Stored items
%%

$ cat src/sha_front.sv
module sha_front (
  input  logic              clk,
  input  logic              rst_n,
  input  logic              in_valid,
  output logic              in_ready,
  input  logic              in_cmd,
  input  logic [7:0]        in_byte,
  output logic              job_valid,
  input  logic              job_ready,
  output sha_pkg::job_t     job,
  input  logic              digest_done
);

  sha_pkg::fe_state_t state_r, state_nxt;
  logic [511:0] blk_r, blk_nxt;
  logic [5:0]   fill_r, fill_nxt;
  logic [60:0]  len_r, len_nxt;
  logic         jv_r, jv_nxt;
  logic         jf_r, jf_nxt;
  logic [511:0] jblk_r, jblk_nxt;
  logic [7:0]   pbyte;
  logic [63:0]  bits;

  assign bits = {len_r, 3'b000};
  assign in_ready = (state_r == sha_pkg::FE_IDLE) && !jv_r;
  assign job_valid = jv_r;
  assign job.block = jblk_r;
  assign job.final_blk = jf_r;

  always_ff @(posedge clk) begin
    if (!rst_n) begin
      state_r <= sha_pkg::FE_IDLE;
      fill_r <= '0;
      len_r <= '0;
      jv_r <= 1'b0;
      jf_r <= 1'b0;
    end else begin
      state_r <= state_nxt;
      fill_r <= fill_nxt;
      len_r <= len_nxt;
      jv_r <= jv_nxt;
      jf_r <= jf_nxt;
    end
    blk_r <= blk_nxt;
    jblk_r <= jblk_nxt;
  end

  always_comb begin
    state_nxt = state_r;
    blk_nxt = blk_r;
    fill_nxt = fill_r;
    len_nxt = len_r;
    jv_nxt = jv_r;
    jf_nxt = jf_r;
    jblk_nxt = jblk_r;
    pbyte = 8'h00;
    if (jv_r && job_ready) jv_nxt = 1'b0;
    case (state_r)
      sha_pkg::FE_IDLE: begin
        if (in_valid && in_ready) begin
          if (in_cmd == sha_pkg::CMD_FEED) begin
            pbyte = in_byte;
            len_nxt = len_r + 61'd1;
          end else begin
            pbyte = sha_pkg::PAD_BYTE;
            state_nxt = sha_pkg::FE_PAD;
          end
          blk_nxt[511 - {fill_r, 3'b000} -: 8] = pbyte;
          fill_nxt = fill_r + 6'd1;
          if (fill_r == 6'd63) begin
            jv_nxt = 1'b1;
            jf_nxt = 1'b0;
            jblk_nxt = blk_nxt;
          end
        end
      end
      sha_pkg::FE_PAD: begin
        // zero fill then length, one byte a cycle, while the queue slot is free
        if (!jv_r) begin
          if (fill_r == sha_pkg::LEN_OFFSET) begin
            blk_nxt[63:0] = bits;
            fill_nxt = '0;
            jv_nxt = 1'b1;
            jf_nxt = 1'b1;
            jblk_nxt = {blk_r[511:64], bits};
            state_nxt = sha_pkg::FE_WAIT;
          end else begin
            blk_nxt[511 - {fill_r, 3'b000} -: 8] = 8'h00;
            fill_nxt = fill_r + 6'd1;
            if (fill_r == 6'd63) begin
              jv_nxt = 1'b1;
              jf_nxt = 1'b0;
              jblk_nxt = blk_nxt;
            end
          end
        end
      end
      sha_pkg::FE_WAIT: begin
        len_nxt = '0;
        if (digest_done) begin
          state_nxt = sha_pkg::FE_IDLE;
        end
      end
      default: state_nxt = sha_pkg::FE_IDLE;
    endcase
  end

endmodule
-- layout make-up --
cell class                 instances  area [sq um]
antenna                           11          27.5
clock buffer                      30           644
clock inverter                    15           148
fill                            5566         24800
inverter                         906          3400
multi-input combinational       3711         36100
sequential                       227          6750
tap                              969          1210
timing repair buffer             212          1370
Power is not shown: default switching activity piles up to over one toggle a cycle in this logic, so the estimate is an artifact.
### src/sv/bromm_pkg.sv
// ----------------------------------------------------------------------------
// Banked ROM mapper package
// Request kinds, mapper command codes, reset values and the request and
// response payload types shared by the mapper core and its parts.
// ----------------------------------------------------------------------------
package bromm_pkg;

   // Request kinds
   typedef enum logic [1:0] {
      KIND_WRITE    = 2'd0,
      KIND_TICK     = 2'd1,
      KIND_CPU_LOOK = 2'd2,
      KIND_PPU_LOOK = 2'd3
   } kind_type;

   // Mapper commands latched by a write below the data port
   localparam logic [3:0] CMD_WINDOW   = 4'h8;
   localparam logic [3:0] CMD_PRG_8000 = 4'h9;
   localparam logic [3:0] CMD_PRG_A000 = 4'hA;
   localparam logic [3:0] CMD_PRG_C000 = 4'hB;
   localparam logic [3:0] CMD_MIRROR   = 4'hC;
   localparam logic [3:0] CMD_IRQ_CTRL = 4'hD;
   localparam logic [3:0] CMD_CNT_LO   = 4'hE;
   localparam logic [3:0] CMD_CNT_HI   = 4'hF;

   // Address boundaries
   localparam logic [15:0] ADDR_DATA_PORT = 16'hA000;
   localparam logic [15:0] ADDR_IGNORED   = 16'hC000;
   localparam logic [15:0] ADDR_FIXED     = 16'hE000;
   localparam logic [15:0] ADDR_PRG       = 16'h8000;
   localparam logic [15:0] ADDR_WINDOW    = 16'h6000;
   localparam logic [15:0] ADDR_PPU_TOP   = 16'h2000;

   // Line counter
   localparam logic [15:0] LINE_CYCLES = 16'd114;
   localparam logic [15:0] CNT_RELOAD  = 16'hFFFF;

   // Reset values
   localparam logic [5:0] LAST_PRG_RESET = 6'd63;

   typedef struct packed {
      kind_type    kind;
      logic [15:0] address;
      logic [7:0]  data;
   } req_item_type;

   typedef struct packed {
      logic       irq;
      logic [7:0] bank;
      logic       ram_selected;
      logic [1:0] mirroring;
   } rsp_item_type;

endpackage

%%
%%

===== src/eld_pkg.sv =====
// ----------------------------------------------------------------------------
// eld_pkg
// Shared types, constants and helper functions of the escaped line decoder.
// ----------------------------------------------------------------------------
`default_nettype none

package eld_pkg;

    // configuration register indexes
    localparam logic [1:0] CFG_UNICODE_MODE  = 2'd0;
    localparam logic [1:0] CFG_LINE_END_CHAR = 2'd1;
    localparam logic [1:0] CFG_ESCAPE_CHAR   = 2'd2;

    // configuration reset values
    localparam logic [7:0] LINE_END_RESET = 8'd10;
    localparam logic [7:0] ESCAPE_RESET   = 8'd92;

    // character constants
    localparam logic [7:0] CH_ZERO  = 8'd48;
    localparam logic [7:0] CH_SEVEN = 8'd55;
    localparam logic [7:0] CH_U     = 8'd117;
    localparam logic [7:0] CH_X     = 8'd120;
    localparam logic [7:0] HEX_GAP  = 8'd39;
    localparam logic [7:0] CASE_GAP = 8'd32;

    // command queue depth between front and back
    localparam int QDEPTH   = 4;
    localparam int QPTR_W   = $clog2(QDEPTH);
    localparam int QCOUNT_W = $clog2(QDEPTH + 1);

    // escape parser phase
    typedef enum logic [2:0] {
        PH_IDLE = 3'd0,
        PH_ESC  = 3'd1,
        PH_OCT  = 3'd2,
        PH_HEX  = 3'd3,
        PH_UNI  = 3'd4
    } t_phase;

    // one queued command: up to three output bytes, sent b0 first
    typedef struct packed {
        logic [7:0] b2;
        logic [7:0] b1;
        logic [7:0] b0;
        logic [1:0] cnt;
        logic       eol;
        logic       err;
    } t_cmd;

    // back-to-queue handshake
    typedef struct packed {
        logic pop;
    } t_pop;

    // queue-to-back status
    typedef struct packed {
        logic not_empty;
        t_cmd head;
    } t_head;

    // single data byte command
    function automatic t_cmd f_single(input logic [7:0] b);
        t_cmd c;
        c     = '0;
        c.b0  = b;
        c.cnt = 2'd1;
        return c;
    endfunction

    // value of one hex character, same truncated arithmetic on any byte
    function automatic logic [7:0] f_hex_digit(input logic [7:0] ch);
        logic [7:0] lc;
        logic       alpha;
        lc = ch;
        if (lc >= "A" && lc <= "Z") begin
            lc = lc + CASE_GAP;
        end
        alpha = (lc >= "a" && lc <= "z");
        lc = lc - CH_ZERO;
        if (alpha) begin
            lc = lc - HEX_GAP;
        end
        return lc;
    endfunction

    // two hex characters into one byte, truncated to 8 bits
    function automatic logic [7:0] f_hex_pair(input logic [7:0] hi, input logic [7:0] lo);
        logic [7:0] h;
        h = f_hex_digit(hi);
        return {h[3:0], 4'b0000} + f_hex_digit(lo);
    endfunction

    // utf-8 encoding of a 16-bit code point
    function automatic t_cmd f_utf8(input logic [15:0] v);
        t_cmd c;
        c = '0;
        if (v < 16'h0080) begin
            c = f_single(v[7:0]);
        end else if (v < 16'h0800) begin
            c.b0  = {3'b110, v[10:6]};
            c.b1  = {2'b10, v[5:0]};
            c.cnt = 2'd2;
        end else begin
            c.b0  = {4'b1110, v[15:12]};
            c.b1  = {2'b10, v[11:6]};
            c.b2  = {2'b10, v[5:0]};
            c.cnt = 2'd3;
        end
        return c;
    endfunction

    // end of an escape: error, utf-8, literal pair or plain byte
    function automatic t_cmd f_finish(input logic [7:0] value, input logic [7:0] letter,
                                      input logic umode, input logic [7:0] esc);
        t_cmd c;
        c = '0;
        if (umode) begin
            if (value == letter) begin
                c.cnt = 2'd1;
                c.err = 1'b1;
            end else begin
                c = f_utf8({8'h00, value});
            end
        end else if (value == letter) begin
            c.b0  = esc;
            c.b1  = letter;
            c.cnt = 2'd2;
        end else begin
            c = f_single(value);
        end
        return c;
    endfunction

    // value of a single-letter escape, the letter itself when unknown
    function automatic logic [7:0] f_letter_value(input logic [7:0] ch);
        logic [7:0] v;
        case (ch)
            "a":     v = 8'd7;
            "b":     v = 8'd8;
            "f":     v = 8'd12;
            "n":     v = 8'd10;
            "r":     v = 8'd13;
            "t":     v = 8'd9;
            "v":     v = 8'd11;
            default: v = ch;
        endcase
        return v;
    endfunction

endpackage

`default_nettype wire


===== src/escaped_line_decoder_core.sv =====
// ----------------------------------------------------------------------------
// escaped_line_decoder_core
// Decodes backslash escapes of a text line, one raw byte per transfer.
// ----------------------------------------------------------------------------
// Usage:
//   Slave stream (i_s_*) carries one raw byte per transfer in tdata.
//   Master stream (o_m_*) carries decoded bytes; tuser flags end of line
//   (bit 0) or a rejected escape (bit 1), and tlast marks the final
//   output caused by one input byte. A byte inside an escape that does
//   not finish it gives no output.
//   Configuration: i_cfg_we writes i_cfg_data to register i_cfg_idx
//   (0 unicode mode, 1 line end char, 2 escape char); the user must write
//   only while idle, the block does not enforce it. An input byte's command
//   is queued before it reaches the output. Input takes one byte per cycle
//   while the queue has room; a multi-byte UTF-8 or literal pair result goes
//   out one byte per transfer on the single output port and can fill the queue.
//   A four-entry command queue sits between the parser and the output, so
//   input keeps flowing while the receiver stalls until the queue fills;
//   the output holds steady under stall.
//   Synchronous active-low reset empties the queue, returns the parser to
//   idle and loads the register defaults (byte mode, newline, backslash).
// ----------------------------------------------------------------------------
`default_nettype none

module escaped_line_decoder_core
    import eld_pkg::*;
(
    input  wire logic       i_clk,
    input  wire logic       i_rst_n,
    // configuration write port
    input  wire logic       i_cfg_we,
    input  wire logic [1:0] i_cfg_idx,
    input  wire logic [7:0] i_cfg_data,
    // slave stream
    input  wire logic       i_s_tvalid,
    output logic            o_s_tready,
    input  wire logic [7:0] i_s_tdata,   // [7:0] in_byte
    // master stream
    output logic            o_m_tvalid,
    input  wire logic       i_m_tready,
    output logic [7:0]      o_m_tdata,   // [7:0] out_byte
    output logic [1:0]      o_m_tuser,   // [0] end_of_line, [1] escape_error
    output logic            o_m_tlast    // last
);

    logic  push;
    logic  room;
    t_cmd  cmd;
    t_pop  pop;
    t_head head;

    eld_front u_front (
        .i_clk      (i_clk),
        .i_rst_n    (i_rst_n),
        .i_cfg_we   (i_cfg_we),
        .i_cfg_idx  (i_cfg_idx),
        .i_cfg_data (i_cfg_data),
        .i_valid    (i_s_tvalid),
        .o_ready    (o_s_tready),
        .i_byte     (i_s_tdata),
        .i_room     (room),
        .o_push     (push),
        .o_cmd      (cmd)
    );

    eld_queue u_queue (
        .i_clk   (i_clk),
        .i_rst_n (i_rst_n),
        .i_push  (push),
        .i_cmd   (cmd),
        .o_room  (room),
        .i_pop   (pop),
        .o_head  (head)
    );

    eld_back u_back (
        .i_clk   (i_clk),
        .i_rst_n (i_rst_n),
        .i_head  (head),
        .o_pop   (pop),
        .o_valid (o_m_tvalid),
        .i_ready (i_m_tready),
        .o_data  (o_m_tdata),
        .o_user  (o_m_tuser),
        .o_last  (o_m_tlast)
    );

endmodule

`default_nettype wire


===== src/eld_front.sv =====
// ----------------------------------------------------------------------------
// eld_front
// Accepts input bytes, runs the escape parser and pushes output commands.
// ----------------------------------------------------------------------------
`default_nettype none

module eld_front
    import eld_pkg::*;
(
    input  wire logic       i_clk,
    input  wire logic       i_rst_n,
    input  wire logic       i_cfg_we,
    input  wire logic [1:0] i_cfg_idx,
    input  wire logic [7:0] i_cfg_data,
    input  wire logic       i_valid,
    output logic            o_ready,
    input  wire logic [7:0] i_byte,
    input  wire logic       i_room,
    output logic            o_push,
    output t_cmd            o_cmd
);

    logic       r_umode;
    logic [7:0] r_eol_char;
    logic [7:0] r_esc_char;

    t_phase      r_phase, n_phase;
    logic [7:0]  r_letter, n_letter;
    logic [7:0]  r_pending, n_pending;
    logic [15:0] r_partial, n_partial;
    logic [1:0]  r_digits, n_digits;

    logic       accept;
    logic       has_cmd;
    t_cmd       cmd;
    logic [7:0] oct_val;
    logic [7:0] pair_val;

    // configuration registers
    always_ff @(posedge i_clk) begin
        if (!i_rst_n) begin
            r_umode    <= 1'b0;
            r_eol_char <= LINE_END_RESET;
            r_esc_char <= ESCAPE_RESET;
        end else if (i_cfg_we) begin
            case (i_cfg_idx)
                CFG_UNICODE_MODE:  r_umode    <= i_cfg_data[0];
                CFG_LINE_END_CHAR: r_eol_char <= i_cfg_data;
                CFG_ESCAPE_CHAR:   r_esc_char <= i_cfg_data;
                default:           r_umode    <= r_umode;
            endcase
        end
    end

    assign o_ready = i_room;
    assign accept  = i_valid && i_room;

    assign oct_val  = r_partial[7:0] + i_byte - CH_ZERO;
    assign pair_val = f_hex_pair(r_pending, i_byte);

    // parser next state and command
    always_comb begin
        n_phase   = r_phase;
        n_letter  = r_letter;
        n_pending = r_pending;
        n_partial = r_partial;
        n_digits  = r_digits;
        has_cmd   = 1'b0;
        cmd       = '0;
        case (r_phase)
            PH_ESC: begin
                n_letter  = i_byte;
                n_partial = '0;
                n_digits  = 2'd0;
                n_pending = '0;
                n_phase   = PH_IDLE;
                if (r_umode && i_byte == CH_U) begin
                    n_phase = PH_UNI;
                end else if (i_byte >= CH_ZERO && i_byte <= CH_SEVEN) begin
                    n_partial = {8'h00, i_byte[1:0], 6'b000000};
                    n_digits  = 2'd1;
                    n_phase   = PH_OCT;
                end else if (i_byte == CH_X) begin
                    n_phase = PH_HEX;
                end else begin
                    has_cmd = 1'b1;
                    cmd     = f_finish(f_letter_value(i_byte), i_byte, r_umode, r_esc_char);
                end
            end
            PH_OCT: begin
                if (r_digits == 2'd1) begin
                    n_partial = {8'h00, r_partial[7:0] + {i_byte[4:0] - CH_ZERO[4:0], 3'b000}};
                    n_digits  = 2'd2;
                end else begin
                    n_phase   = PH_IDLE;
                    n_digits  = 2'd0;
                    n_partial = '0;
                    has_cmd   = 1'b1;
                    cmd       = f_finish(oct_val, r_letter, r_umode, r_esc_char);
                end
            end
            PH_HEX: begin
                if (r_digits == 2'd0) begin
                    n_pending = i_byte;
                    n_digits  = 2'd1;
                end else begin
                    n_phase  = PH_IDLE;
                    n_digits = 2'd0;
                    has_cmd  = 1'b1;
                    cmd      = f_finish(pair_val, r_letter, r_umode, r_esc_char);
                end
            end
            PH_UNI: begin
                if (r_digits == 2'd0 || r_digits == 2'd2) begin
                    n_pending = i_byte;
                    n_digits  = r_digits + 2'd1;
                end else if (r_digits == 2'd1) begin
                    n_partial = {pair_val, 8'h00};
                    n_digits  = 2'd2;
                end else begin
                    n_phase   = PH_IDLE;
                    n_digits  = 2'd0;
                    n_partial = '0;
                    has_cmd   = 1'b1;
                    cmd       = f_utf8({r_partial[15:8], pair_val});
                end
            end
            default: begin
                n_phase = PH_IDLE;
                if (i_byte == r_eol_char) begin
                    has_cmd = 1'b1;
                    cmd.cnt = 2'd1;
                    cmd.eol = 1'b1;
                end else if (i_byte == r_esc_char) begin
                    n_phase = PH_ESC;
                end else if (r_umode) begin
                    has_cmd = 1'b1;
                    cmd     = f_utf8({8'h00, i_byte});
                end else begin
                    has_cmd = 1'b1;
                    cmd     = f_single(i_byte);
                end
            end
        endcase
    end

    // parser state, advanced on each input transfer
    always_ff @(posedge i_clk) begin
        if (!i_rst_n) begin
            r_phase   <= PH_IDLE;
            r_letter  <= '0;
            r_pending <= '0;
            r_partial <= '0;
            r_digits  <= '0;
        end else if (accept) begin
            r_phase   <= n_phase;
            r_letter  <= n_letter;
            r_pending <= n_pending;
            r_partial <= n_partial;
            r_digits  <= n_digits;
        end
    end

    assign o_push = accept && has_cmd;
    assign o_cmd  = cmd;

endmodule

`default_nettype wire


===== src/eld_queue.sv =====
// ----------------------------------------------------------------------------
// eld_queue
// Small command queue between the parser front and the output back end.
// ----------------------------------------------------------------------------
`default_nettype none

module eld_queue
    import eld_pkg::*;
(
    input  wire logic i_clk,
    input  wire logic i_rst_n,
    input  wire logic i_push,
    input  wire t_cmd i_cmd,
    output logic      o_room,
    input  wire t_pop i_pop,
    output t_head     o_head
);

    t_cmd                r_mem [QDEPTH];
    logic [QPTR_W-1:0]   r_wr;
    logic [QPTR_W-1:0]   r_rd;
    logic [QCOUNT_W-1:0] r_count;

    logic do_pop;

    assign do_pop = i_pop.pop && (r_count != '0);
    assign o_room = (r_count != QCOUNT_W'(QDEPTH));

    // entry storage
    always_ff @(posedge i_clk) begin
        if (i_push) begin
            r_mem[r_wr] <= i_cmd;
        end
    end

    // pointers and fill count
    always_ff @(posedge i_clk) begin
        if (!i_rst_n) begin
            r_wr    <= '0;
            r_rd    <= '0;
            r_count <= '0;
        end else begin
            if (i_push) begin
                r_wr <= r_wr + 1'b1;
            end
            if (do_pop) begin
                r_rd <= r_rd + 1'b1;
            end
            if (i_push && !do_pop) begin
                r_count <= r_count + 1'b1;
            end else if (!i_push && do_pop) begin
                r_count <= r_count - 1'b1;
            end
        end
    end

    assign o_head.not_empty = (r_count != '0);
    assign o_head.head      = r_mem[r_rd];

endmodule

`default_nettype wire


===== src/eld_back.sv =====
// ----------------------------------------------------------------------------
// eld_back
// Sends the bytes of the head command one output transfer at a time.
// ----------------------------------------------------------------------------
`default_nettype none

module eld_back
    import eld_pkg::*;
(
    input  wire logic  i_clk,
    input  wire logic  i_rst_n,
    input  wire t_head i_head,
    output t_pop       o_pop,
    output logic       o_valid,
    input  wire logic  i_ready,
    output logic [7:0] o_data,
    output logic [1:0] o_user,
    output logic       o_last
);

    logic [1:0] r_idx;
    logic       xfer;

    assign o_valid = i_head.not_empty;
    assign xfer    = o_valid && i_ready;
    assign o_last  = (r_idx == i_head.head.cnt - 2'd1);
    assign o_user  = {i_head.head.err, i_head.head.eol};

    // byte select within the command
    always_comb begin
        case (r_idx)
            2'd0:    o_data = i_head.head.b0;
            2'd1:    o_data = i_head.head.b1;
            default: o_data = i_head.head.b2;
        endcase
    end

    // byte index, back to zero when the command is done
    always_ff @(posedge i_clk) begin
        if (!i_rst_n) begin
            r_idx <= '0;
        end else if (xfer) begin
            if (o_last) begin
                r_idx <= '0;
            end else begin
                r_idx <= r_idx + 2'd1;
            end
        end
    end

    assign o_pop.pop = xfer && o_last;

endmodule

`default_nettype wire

%%

* _EXERCISE REQUIREMENTS_
The word is "backslash". Copy every line above where it appears.

* _FINISHED EXERCISE_
// Decodes backslash escapes of a text line, one raw byte per transfer.
//   idle and loads the register defaults (byte mode, newline, backslash).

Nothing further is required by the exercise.